## WORKING DATA:
`src/rtl/pctoz_loader.sv`:
```
// PC-to-RAM loader: packs UART bytes MSB-first into 32-bit words and writes
// NUM_WORDS of them to consecutive RAM addresses starting at BASE_ADDR.
module pctoz_loader #(
  parameter logic [31:0] BASE_ADDR = 32'h10003A00,
  parameter int unsigned NUM_WORDS = 8,
  parameter int unsigned TIMEOUT   = 50000
) (
  input  logic        clk,
  input  logic        rst,
  input  logic        rxvalid,
  input  logic [7:0]  rxdata,
  input  logic        gnt_i,
  output logic        req_o,
  output logic        we_o,
  output logic [31:0] w_addr,
  output logic [31:0] w_data,
  output logic        busy,
  output logic        done_o,
  output logic        err_ovr,
  output logic        err_tmo
);

  localparam int unsigned AW    = 32;
  localparam int unsigned DW    = 32;
  localparam int unsigned IDX_W = 8;
  localparam int unsigned TMR_W = (TIMEOUT < 2) ? 1 : $clog2(TIMEOUT + 1);

  typedef enum logic [1:0] {
    S_IDLE,
    S_COLLECT,
    S_WRITE,
    S_DONE
  } state_e;

  state_e             state_q, state_d;
  logic [1:0]         bytecnt_q, bytecnt_d;
  logic [IDX_W-1:0]   idx_q, idx_d;
  logic [TMR_W-1:0]   tmr_q, tmr_d;
  logic [23:0]        word_q, word_d;
  logic [7:0]         hold_q, hold_d;
  logic               hold_vld_q, hold_vld_d;
  logic               req_q, req_d;
  logic [AW-1:0]      addr_q, addr_d;
  logic [DW-1:0]      data_q, data_d;
  logic               busy_q, busy_d;
  logic               done_q, done_d;
  logic               ovr_q, ovr_d;
  logic               tmo_q, tmo_d;

  logic               last_word_c;

  assign last_word_c = (idx_q == IDX_W'(NUM_WORDS - 1));

  // Next-state and next-output logic
  always_comb begin
    state_d    = state_q;
    bytecnt_d  = bytecnt_q;
    idx_d      = idx_q;
    tmr_d      = tmr_q;
    word_d     = word_q;
    hold_d     = hold_q;
    hold_vld_d = hold_vld_q;
    req_d      = req_q;
    addr_d     = addr_q;
    data_d     = data_q;
    busy_d     = busy_q;
    done_d     = 1'b0;
    ovr_d      = 1'b0;
    tmo_d      = 1'b0;

    unique case (state_q)
      S_IDLE, S_DONE: begin
        state_d = S_IDLE;
        idx_d   = '0;
        if (rxvalid) begin
          word_d    = {16'h0, rxdata};
          bytecnt_d = 2'd1;
          tmr_d     = '0;
          busy_d    = 1'b1;
          state_d   = S_COLLECT;
        end
      end

      S_COLLECT: begin
        if (hold_vld_q) begin
          // Byte captured during the previous write opens the new word; a
          // byte arriving on the same cycle follows it as byte 1.
          hold_vld_d = 1'b0;
          tmr_d      = '0;
          if (rxvalid) begin
            word_d    = {8'h0, hold_q, rxdata};
            bytecnt_d = 2'd2;
          end else begin
            word_d    = {16'h0, hold_q};
            bytecnt_d = 2'd1;
          end
        end else if (rxvalid) begin
          tmr_d = '0;
          if (bytecnt_q == 2'd3) begin
            data_d    = {word_q, rxdata};
            addr_d    = AW'(BASE_ADDR + (AW'(idx_q) << 2));
            req_d     = 1'b1;
            bytecnt_d = 2'd0;
            word_d    = '0;
            state_d   = S_WRITE;
          end else begin
            word_d    = {word_q[15:0], rxdata};
            bytecnt_d = bytecnt_q + 2'd1;
          end
        end else if (bytecnt_q != 2'd0) begin
          if (tmr_q == TMR_W'(TIMEOUT - 1)) begin
            tmo_d     = 1'b1;
            bytecnt_d = 2'd0;
            word_d    = '0;
            tmr_d     = '0;
            if (idx_q == '0) begin
              busy_d  = 1'b0;
              state_d = S_IDLE;
            end
          end else begin
            tmr_d = tmr_q + TMR_W'(1);
          end
        end
      end

      S_WRITE: begin
        if (rxvalid) begin
          if (hold_vld_q) begin
            ovr_d = 1'b1;
          end else begin
            hold_d     = rxdata;
            hold_vld_d = 1'b1;
          end
        end
        if (gnt_i) begin
          req_d = 1'b0;
          if (last_word_c) begin
            idx_d      = '0;
            hold_vld_d = 1'b0;
            busy_d     = 1'b0;
            done_d     = 1'b1;
            state_d    = S_DONE;
          end else begin
            idx_d   = idx_q + IDX_W'(1);
            state_d = S_COLLECT;
          end
        end
      end

      default: begin
        state_d = S_IDLE;
      end
    endcase
  end

  // State and output registers
  always_ff @(posedge clk or negedge rst) begin
    if (!rst) begin
      state_q    <= S_IDLE;
      bytecnt_q  <= '0;
      idx_q      <= '0;
      tmr_q      <= '0;
      word_q     <= '0;
      hold_q     <= '0;
      hold_vld_q <= 1'b0;
      req_q      <= 1'b0;
      addr_q     <= '0;
      data_q     <= '0;
      busy_q     <= 1'b0;
      done_q     <= 1'b0;
      ovr_q      <= 1'b0;
      tmo_q      <= 1'b0;
    end else begin
      state_q    <= state_d;
      bytecnt_q  <= bytecnt_d;
      idx_q      <= idx_d;
      tmr_q      <= tmr_d;
      word_q     <= word_d;
      hold_q     <= hold_d;
      hold_vld_q <= hold_vld_d;
      req_q      <= req_d;
      addr_q     <= addr_d;
      data_q     <= data_d;
      busy_q     <= busy_d;
      done_q     <= done_d;
      ovr_q      <= ovr_d;
      tmo_q      <= tmo_d;
    end
  end

  assign req_o   = req_q;
  assign we_o    = req_q;
  assign w_addr  = addr_q;
  assign w_data  = data_q;
  assign busy    = busy_q;
  assign done_o  = done_q;
  assign err_ovr = ovr_q;
  assign err_tmo = tmo_q;

endmodule

```
`config.mk`:
```
export PLATFORM = sky130hd
export DESIGN_NAME = pctoz_loader
export DESIGN_NICKNAME = d
export VERILOG_FILES = /design/src/rtl/pctoz_loader.sv
export SDC_FILE = /design/constraint.sdc
export NUM_CORES = 1
export LEC_CHECK = 0
export ABC_AREA = 1
export ABC_CLOCK_PERIOD_IN_PS = 2300
export CAP_MARGIN = 20
export CELL_PAD_IN_SITES_DETAIL_PLACEMENT = 1
export CELL_PAD_IN_SITES_GLOBAL_PLACEMENT = 1
export CORE_MARGIN = 1.5
export CORE_UTILIZATION = 40
export CTS_CLUSTER_SIZE = 28
export DETAILED_ROUTE_END_ITERATION = 6
export PLACE_DENSITY = 0.78
export SYNTH_ARGS = -nofsm -noshare
export SYNTH_HDL_FRONTEND = slang
export SYNTH_SLANG_ARGS = --single-unit
```
`constraint.sdc`:
```
create_clock -name clk -period 2.3 [get_ports clk]
set_clock_uncertainty 0.05 [all_clocks]
set_input_delay 0.46 -clock clk [delete_from_list [all_inputs] [get_ports clk]]
set_output_delay 0.46 -clock clk [all_outputs]
set_load 0.03 [all_outputs]
```
# Word-level counts from Yosys, hierarchy flattened
# Cells that the tools add are included.
dict set report word_totals {
  regBits 130
  in_bits 12
  out_inout_bits 70
  wordCells 120
}
dict set report classes {
  add_sub_neg 4
  n_eq_ne 22
  mux 64
  n_bitwise 1
  n_reduce_logical 15
}
# operator count
set op_table {}
lappend op_table {{$mux 24} 6}
lappend op_table {{$mux 16} 6}
lappend op_table {{$pmux 24 s2} 1}
lappend op_table {{$pmux 16 s2} 1}
lappend op_table {{$add 29x10->30 const A} 1}
lappend op_table {{$mux 2} 15}
lappend op_table {{$mux 1} 27}
lappend op_table {{$ne 2x2->1 const B} 10}
lappend op_table {{$add 16x1->16 const B} 1}
lappend op_table {{$eq 16x16->1 const B} 1}
lappend op_table {{$mux 8} 2}
lappend op_table {{$pmux 8 s2} 1}
lappend op_table {{$ne 3x3->1 const B} 4}
lappend op_table {{$add 8x1->8 const B} 1}
lappend op_table {{$eq 8x3->1 const B} 1}
lappend op_table {{$logic_not 8->1} 1}
lappend op_table {{$ne 4x4->1 const B} 2}
lappend op_table {{$reduce_and 4->1} 2}
lappend op_table {{$reduce_and 8->1} 1}
lappend op_table {{$reduce_bool 2->1} 4}
lappend op_table {{$eq 2x2->1 const B} 3}
lappend op_table {{$pmux 2 s3} 1}
lappend op_table {{$reduce_and 3->1} 2}
lappend op_table {{$reduce_and 6->1} 1}
lappend op_table {{other kinds (10)} 11}

# Logic depth before layout (Yosys ltp)
# Gate-level depths: netlist of the first run.
dict set report logic_depth {
  ltp_word 7
  ltp_mapped 12
  depth_no_buf 12
}

# Least setup slack after synthesis of the first run
# OpenSTA, ideal clock, no wires.
dict set report synth_path {
  kind {reg-to-reg}
  start {reg state_q[0]}
  end {reg tmr_q[9]}
  setup_time_ns 0.117
  arrival_ns 1.492
  required_ns 2.133
  slack_ns 0.641
  stages_incl_launch_ff 13
  n_path_buf 0
  synth_period_minus_slack_ns 1.659
  cell_sequence {dfrtp_1 inv_1 ha_1 inv_1 nand2_1 nand2_2 nand2_4 nor2_1 nand2_1 nor2_1 nand2_1 nand2_1 nor2_1}
}
dict set report synth_via {
  elab_chain_len 4
  word_cells_on_any_way 9
  cone_classes {eq/ne (4); mux (1); reduce/logical (4)}
}
# item line
set synth_lines {}
lappend synth_lines {{start: declaration} 35} ;# state_e state_q, state_d;
lappend synth_lines {{start signal: assignment} 174} ;# state_q <= state_d;
lappend synth_lines {{$eq 2x2->1 or $logic_not 2->1 (tied branches)} 71} ;# unique case (state_q)
lappend synth_lines {{$reduce_or 2->1} 71}
lappend synth_lines {{$ne 2x2->1 (no source line) or $reduce_bool 2->1 (tied branches)} n/a}
lappend synth_lines {{$reduce_and 3->1 (no source line)} n/a}
lappend synth_lines {{end signal: assignment} 177} ;# tmr_q <= tmr_d;
lappend synth_lines {{end: declaration} 38} ;# logic [TMR_W-1:0] tmr_q, tmr_d;
# Several ways; a longest one is shown, not always the timed one.
# A chain may end at the register's enable or synchronous reset.

# Worst setup path after layout of the first run
dict set report layout_path {
  start {reg state_q[0]}
  end {reg bytecnt_q[0]}
}
dict set report layout_via {
  elab_chain_len 4
  word_cells_on_any_way 10
  cone_classes {eq/ne (5); mux (1); reduce/logical (4)}
}
# item line
set layout_lines {}
lappend layout_lines {{$eq 2x2->1 or $logic_not 2->1 (tied branches)} 71}
lappend layout_lines {{$reduce_or 2->1} 71}
lappend layout_lines {{$ne 2x2->1 (no source line) or $reduce_bool 2->1 (tied branches)} n/a}
lappend layout_lines {{$reduce_and 4->1 (no source line)} n/a}
lappend layout_lines {{end signal: assignment} 175} ;# bytecnt_q <= bytecnt_d;
lappend layout_lines {{end: declaration} 36} ;# logic [1:0] bytecnt_q, bytecnt_d;
# Several ways; a longest one is shown, not always the timed one.

==> metrics.txt, run 1 <==
Yosys top cell area share=52.5%; die height=116 um; IO Count=82; First DRT Iteration DRCs=211; drt drc=0; Bufs and invs on worst path=4; DR WL/cell=15.5 um; Critical Path Sink Type=flop; total power=0.00791 W; VDD IR max=0.000368 V; clock slew at reported path FFs=0.07 ns; cts repair resizes=0; critical setup path kind=reg -> reg; ANT cells=0; worst skew pair latency=0.35 ns; antenna viol nets, final=0; WP data required=2.48 ns; cells along the critical path=inv_1 > ha_1 > inv_1 > nand2_1 > nand2_2 > nand2_4 > inv_4 > nand2_4 > inv_4 > o21ai_0; Sum Neg Setup Slack=0 ns; dpl ws=0.0126 ns; Syn Area/Cell=8.26 um^2; full die area=0.0136 mm^2; CP max FO=25; clk sinks=108; root buffer cell=clkbuf_16; initial antenna violation count=1; CTS Buf Count=9; CORE AREA=0.0126 mm^2; Yosys reg bits=108; first-pass GRT wire length=21.5 mm; nets=706; gr usage total=20.8%; Synth Cell Area=0.00514 mm^2; number of synthesized flops with an enable pin=0; largest net degree at the start of global routing=66; IO buf count=62; area delta synth->final=19.7%; Final Setup Violations=0; hold crit path type=in -> async; cells after synthesis=623; outcome=completed; f_max=489 MHz; pwr/cell area=1280 mW/mm^2; post-synthesis cell type count=33; via/cell ratio=4.97; CTS tree=built; first-pass detailed-route iteration total=4; final RePlAce weighted congestion=0.842; Starting Density=40.9%; vias in the first global route=4269; Final WS setup=0.256 ns; sequential fraction of the synthesis area=52.5%; CP top delay family=buffers and inverters; metal3 WL=412 um; Worst Setup Start Kind=flop; Post-synth top flop=dfrtp_1; Synth area leaders=dfrtp_1, nand2_1, nor2_1; hold_buf cts=0; Slew Limit Fails=0; fin crit period=2.04 ns; RSZ-0062 raised after global routing=no; Post-Place Cell Area=0.00588 mm^2; routed wl met2=6.77 mm; M1 wire length=5.93 mm; total setup buffers inserted after CTS=0; ratio of cells with drive above 1 in the final layout=8.24%; Fill cells=1529; Crit-path slowest cell=ha_1; max cap viols=0; Max Used Layer=met4; # rows=41; Tcrit/Tclk final=88.9%; synth warn=0; leading area contributor after synthesis=dfrtp_1; width of the die=116 um; arrival time worst endpoint=2.22 ns; fin area=0.00616 mm^2; Routed Wire Length=13.4 mm; Final Hold Fails=0; Max Buffers Root-to-Sink=2; dpl hpwl=9.76 mm; static leakage=2.94 nW; htree depth=3; Post-synth ARST share=100%; crit-path max cell delay=0.40 ns; grt total ovfl=0; routed via count=4292
==> cell type report <==
| type | instances | area [um^2] | area share [%] |
|---|---|---|---|
| tap | 172 | 215 | 3.50 |
| multi-input combinational | 433 | 1980 | 32.1 |
| timing repair buffer | 78 | 763 | 12.4 |
| sequential | 108 | 2700 | 43.9 |
| clock buffer | 11 | 243 | 3.94 |
| clock inverter | 5 | 35.0 | 0.569 |
| inverter | 57 | 219 | 3.56 |
==> cells in the mapped netlist (8+ instances only) <==
master / count
o21ai_1: 22
a31oi_1: 8
nand3_1: 28
inv_1: 49
a21oi_1: 13
o22ai_1: 9
nor2_1: 56
dfrtp_1: 108
o21ai_0: 32
buf_4: 24
nand2_1: 205
==> layer usage <==
| metal | track usage, % | vias to the layer above |
|---|---|---|
| met5 | 0 | - |
| li1 | - | 2060 |
| met3 | 2.96 | 19 |
| met4 | 7.48 | 0 |
| met2 | 35.9 | 97 |
| met1 | 26.7 | 2116 |
==> power by group <==
part           leakage, nW  switching (W)  total [W]  internal [W]
clock network        0.136       0.000711    0.00148      0.000767
registers             1.43       0.000421    0.00294       0.00252
logic                 1.38        0.00226    0.00349       0.00124
total                 2.94        0.00339    0.00791       0.00452
==> metrics by stage <==
stage / cells / utilization, % / hold WS, ns
detailed placement: 848 / 46.8 / 0.399
CTS: 864 / 49.0 / 0.0249
floorplan: 641 / - / 0.114
finish: 864 / 49.0 / 0.0101
global route: 864 / 49.0 / 0.0398
global placement: 848 / 46.8 / 0.399
==> registers in the layout, summed over array words and instances, names as in the netlist <==
register,cells
w_data,32
word_q,24
tmr_q,16
w_addr,10
hold_q,8
idx_q,8
bytecnt_q,2
state_q,2
busy,1
done_o,1
err_ovr,1
err_tmo,1
hold_vld_q,1
req_o,1
==> worst paths after layout <==
check | startpoint | end | slack (ns) | cells past startpoint
hold reg to reg | busy$_DFFE_PN0P_ | busy$_DFFE_PN0P_ | 0.43 | 2
setup / recovery | state_q[0]$_DFFE_PN0P_ | bytecnt_q[0]$_DFFE_PN0P_ | 0.26 | 10
max in group asynchronous | rst | hold_vld_q$_DFFE_PN0N_ | 1.58 | 2
hold / removal | rst | w_addr[6]$_DFFE_PN0P_ | 0.01 | 1
setup reg to reg | state_q[0]$_DFFE_PN0P_ | bytecnt_q[0]$_DFFE_PN0P_ | 0.26 | 10
min in group clk | busy$_DFFE_PN0P_ | busy$_DFFE_PN0P_ | 0.43 | 2
==> worst register-to-register path, cell delays in order (launching register included) <==
cell     delay, ns
dfrtp_1       0.38
inv_1         0.07
ha_1          0.40
inv_1         0.16
nand2_1       0.09
nand2_2       0.10
nand2_4       0.09
inv_4         0.10
nand2_4       0.10
inv_4         0.24
o21ai_0       0.14
==> cell families (layout without fill, tap and decap cells) <==
group | after synthesis | after routing | share of synthesized area [%]
simple gates | 317 | 317 | 25.8
flops | 108 | 108 | 52.5
buf+inv | 100 | 151 | 10.3
compound gates | 87 | 87 | 9.05
fa+ha+maj | 7 | 7 | 1.70
xor+xnor | 3 | 3 | 0.511
other cells | 1 | 19 | 0.0729
==> layout by cell type, fill, tap and decap left out, types with 2 or more instances in the layout <==
master             n
nand2_1          205
dfrtp_1          108
clkdlybuf4s50_1   61
nor2_1            56
inv_1             49
o21ai_0           32
nand3_1           28
o21ai_1           22
conb_1            19
buf_4             15
a21oi_1           13
o22ai_1            9
clkbuf_16          9
a31oi_1            8
ha_1               7
inv_2              6
nor3_1             5
nand4_1            5
nand2_2            4
nor2_4             3
nor2_2             2
nand3_2            2
nand2_4            2
inv_4              2
or2_2              2
nor3_2             2
xor2_1             2
clkinv_2           2
buf_12             2
Power figures use the tool's default switching activity.
==> run 2: changes to the inputs <==
- SETUP_SLACK_MARGIN: default -> 0.4
==> run 2 against run 1 <==
Hold slack gained 0.0019 ns. Flip-flop and latch count is the same. Via count grew 0.37%. Count of clock-buffer cells in the layout is the same. Largest power group unchanged.
==> metrics.txt, run 2 (same netlist as run 1, synthesis figures left out) <==
final RePlAce weighted congestion=0.842; area delta synth->final=21.8%; CTS Buf Count=9; vias in the first global route=4268; critical setup path kind=reg -> out; fin area=0.00627 mm^2; first-pass detailed-route iteration total=4; RSZ-0062 raised after global routing=no; via/cell ratio=4.97; clk sinks=108; crit-path max cell delay=0.67 ns; root buffer cell=clkbuf_16; max cap viols=0; Final Hold Fails=0; worst skew pair latency=0.35 ns; Post-Place Cell Area=0.00588 mm^2; fin crit period=1.84 ns; static leakage=3.32 nW; width of the die=116 um; cells along the critical path=clkdlybuf4s50_1; CORE AREA=0.0126 mm^2; Worst Setup Start Kind=flop; grt total ovfl=0; dpl hpwl=9.76 mm; largest net degree at the start of global routing=66; Bufs and invs on worst path=1; Final Setup Violations=0; htree depth=3; DR WL/cell=15.6 um; Routed Wire Length=13.6 mm; first-pass GRT wire length=21.6 mm; clock slew at reported path FFs=0.07 ns; commonest non-fill, non-tap cell in the layout=nand2_1; outcome=completed; Tcrit/Tclk final=80.1%; f_max=543 MHz; CP max FO=1; CTS tree=built; WP data required=1.79 ns; Crit-path slowest cell=clkdlybuf4s50_1; max reg flops=32; Slew Limit Fails=0; Starting Density=40.9%; ratio of cells with drive above 1 in the final layout=9.93%; drt drc=0; Critical Path Sink Type=primary output; VDD IR max=0.000365 V; nets=709; routed via count=4308; commonest cells after routing, fill and taps aside=nand2_1, dfrtp_1, nor2_1; die height=116 um; full die area=0.0136 mm^2; ANT cells=0; hold crit path type=in -> async; IO buf count=62; Sum Neg Setup Slack=0 ns; gr usage total=20.9%; CP top delay family=buffers and inverters; # rows=41; hold_ws=0.0120 ns; arrival time worst endpoint=1.33 ns; initial antenna violation count=1; IO Count=82; antenna viol nets, final=0; pwr/cell area=1260 mW/mm^2; Max Buffers Root-to-Sink=2; First DRT Iteration DRCs=205
==> run 2: where the power goes <==
part / internal (W) / switching [W]
sequential: 0.00252 / 0.000408
clock: 0.000767 / 0.000707
combinational: 0.00116 / 0.00233
total: 0.00444 / 0.00345
==> run 2: worst paths after layout <==
| kind | to | from | cells after the start | slack (ns) |
|---|---|---|---|---|
| min reg2reg | w_data[16]$_DFFE_PN0P_ | w_data[16]$_DFFE_PN0P_ | 2 | 0.42 |
| max | done_o | done_o$_DFF_PN0_ | 1 | 0.46 |
| min | w_addr[6]$_DFFE_PN0P_ | rst | 1 | 0.01 |
| min in group clk | w_data[16]$_DFFE_PN0P_ | w_data[16]$_DFFE_PN0P_ | 2 | 0.42 |
| max reg2reg | word_q[4]$_DFFE_PN0P_ | state_q[1]$_DFFE_PN0P_ | 11 | 0.49 |
| max in group asynchronous | hold_vld_q$_DFFE_PN0N_ | rst | 2 | 1.57 |
==> run 2: metal layers <==
layer | global-route usage [%] | share of wire, % | vias to the layer above
met5 | 0 | 0 | -
met4 | 7.48 | 2.1 | 0
met3 | 2.96 | 3.1 | 21
met2 | 36.2 | 50 | 80
met1 | 26.7 | 44 | 2138
li1 | - | - | 2069
==> run 2: timing repair <==
action	in CTS	in global routing
buffers inserted	0	3
gates cloned	0	0
hold buffers	0	0
resized for setup	35	35
pin swaps	0	3
endpoints found under the setup margin	69	85
==> run 2: metrics by stage <==
| stage | util, % | total power, W | cells | setup slack [ns] |
|---|---|---|---|---|
| final | 49.9 | 0.00789 | 867 | 0.458 |
| after global routing | 49.9 | 0.00840 | 867 | 0.373 |
| after CTS | 48.9 | 0.00786 | 864 | 0.400 |
| after detailed placement | 46.8 | 0.00646 | 848 | 0.0126 |
| after global placement | 46.8 | 0.00629 | 848 | 0.140 |
| after floorplan | - | 0.00516 | 641 | 0.641 |
==> run 2: final cells by class <==
type	count	area [um^2]
Fill cell	1516	6300
Sequential cell	108	2700
Multi-Input combinational cell	433	2030
Timing Repair Buffer	81	815
Clock buffer	11	243
Inverter	57	229
Tap cell	172	215
Clock inverter	5	35.0
==> run 3: changes to the inputs <==
- ABC_CLOCK_PERIOD_IN_PS: 2300 -> 1600
- CORE_UTILIZATION: 40 -> 36
- PLACE_DENSITY: 0.78 -> 0.74
- clock period: 2.3 -> 1.6 ns (I/O delays scaled with it)
==> run 3 against run 2 <==
The run now ends with setup timing left. Via count is 23% higher. Sequential power grew 53%. Final cell count increased by 14%. Flip-flop and latch count unchanged. Die area increased by 11%. Hold slack improved by 0.38 ns. Combinational power increased by 150%. Utilization is 7.5 points higher.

## REQUIRED WORK:
From the data above, reproduce word for word the lines running from the line with "wordCells 120" to the line with "dict set report logic_depth", ends included.

## EXERCISE RESULT:
  wordCells 120
}
dict set report classes {
  add_sub_neg 4
  n_eq_ne 22
  mux 64
  n_bitwise 1
  n_reduce_logical 15
}
# operator count
set op_table {}
lappend op_table {{$mux 24} 6}
lappend op_table {{$mux 16} 6}
lappend op_table {{$pmux 24 s2} 1}
lappend op_table {{$pmux 16 s2} 1}
lappend op_table {{$add 29x10->30 const A} 1}
lappend op_table {{$mux 2} 15}
lappend op_table {{$mux 1} 27}
lappend op_table {{$ne 2x2->1 const B} 10}
lappend op_table {{$add 16x1->16 const B} 1}
lappend op_table {{$eq 16x16->1 const B} 1}
lappend op_table {{$mux 8} 2}
lappend op_table {{$pmux 8 s2} 1}
lappend op_table {{$ne 3x3->1 const B} 4}
lappend op_table {{$add 8x1->8 const B} 1}
lappend op_table {{$eq 8x3->1 const B} 1}
lappend op_table {{$logic_not 8->1} 1}
lappend op_table {{$ne 4x4->1 const B} 2}
lappend op_table {{$reduce_and 4->1} 2}
lappend op_table {{$reduce_and 8->1} 1}
lappend op_table {{$reduce_bool 2->1} 4}
lappend op_table {{$eq 2x2->1 const B} 3}
lappend op_table {{$pmux 2 s3} 1}
lappend op_table {{$reduce_and 3->1} 2}
lappend op_table {{$reduce_and 6->1} 1}
lappend op_table {{other kinds (10)} 11}

# Logic depth before layout (Yosys ltp)
# Gate-level depths: netlist of the first run.
dict set report logic_depth {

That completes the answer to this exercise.